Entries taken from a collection
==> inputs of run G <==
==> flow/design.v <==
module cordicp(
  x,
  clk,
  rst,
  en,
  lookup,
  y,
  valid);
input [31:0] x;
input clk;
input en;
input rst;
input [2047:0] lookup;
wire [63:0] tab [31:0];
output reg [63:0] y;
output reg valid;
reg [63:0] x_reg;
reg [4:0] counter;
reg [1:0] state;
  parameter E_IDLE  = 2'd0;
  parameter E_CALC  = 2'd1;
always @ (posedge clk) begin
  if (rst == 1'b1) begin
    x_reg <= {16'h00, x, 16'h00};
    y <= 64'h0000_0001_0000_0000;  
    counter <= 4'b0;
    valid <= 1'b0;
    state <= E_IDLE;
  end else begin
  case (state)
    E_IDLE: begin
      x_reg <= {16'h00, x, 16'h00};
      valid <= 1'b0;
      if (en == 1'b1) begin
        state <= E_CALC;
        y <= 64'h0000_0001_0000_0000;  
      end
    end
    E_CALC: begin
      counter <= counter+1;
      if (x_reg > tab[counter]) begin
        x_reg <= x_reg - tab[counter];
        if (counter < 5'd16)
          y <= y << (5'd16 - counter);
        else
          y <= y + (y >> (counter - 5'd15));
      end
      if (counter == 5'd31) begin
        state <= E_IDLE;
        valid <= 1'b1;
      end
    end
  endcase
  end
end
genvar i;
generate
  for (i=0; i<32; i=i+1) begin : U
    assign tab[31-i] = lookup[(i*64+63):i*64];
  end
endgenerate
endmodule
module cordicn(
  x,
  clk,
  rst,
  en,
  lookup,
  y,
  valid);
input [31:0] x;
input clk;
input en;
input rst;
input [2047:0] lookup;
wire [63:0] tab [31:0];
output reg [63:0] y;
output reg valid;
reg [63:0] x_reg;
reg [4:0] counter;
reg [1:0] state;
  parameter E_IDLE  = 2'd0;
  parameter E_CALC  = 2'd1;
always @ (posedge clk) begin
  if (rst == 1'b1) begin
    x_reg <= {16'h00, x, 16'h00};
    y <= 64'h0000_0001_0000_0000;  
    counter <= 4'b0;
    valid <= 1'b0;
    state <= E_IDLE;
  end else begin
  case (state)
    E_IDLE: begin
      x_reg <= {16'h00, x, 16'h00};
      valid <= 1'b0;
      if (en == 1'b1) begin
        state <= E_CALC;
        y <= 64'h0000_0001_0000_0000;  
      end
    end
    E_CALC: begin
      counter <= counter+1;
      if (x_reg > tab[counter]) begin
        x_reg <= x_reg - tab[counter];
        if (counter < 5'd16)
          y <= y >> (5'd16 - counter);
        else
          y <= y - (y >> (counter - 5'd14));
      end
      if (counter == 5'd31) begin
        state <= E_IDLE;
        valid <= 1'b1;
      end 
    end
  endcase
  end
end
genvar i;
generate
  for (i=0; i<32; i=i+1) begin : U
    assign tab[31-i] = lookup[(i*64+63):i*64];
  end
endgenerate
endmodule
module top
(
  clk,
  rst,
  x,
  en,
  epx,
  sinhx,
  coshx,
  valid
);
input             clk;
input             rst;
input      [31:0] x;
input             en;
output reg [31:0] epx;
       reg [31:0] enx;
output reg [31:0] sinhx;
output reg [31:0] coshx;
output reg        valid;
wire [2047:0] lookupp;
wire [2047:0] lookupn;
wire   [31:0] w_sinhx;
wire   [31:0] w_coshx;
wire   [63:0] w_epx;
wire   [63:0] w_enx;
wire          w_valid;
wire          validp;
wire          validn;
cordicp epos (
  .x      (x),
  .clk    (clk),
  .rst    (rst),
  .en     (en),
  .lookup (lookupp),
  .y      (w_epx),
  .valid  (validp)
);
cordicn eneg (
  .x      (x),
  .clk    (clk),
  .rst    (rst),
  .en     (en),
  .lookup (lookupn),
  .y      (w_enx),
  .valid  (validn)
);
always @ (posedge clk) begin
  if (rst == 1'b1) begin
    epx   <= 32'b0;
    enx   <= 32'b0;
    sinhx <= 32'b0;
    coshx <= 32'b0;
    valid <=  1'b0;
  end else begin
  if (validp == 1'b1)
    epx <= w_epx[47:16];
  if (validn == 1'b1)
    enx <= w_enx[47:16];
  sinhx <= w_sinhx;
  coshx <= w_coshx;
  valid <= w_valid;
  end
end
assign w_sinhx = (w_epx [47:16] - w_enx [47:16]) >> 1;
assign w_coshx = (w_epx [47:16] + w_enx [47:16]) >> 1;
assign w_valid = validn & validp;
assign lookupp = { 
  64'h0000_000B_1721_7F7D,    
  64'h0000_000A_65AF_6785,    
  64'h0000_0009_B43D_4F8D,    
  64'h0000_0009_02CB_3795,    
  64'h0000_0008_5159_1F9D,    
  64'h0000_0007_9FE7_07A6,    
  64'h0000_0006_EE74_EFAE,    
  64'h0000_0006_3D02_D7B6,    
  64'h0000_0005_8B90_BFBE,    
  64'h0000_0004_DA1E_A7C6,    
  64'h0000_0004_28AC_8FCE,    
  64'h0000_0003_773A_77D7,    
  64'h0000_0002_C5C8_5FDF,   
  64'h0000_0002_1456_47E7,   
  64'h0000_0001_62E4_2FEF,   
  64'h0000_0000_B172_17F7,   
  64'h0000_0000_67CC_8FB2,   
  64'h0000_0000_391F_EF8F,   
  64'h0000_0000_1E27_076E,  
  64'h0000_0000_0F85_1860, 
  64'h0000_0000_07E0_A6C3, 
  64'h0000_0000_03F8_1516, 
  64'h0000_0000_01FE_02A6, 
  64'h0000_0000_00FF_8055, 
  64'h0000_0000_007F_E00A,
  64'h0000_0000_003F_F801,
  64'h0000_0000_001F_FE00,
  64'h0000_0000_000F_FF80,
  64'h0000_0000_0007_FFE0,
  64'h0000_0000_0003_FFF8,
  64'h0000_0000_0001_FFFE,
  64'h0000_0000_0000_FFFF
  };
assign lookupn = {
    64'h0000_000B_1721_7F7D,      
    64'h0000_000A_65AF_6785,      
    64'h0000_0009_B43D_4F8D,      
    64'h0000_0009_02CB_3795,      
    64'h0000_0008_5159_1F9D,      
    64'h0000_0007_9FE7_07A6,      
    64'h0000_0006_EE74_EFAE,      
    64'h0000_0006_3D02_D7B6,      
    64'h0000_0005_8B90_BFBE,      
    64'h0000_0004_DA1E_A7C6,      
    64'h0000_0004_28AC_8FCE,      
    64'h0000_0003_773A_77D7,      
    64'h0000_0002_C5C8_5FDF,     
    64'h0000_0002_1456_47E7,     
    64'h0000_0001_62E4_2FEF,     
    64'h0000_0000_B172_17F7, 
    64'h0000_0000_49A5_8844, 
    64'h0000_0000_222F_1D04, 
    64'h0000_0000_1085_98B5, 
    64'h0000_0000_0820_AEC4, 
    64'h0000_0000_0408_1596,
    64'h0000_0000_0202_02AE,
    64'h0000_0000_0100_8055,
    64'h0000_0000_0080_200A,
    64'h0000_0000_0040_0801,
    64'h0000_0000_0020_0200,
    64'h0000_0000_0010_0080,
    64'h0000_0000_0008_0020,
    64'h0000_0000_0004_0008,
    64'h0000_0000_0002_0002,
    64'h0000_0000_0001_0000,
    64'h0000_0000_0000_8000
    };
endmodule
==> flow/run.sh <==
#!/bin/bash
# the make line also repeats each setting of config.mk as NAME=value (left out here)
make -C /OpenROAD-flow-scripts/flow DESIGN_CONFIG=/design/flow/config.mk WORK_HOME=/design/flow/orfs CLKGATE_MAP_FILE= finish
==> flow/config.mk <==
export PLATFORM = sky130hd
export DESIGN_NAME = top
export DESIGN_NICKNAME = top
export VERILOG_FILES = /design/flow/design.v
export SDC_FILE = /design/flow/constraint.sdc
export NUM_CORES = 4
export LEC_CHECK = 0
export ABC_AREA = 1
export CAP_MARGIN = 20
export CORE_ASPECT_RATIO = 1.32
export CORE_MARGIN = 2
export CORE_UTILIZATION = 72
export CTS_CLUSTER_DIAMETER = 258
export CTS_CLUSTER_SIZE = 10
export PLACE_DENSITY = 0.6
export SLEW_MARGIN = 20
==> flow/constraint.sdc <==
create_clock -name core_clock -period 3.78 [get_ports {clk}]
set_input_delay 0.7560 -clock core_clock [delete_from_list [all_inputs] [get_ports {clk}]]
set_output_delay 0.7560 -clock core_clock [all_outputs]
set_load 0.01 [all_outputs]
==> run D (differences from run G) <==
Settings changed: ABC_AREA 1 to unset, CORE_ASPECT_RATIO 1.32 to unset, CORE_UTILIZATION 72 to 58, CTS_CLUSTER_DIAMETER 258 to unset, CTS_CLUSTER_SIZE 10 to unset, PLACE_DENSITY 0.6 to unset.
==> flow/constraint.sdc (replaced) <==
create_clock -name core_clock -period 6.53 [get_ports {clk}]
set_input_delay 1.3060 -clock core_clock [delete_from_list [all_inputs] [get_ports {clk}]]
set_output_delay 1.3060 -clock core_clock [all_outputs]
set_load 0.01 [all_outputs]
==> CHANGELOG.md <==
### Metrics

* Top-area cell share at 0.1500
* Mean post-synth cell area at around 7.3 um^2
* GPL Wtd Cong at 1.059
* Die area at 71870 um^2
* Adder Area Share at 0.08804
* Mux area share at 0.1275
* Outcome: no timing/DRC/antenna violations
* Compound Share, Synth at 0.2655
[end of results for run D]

GOAL OF THE EXERCISE
Your answer should consist of the lines from the line with "export CAP_MARGIN = 20" to the line with "create_clock -name core_clock -period 3.78" above, repeated exactly, both ends included.

EXERCISE SOLUTION
export CAP_MARGIN = 20
export CORE_ASPECT_RATIO = 1.32
export CORE_MARGIN = 2
export CORE_UTILIZATION = 72
export CTS_CLUSTER_DIAMETER = 258
export CTS_CLUSTER_SIZE = 10
export PLACE_DENSITY = 0.6
export SLEW_MARGIN = 20
==> flow/constraint.sdc <==
create_clock -name core_clock -period 3.78 [get_ports {clk}]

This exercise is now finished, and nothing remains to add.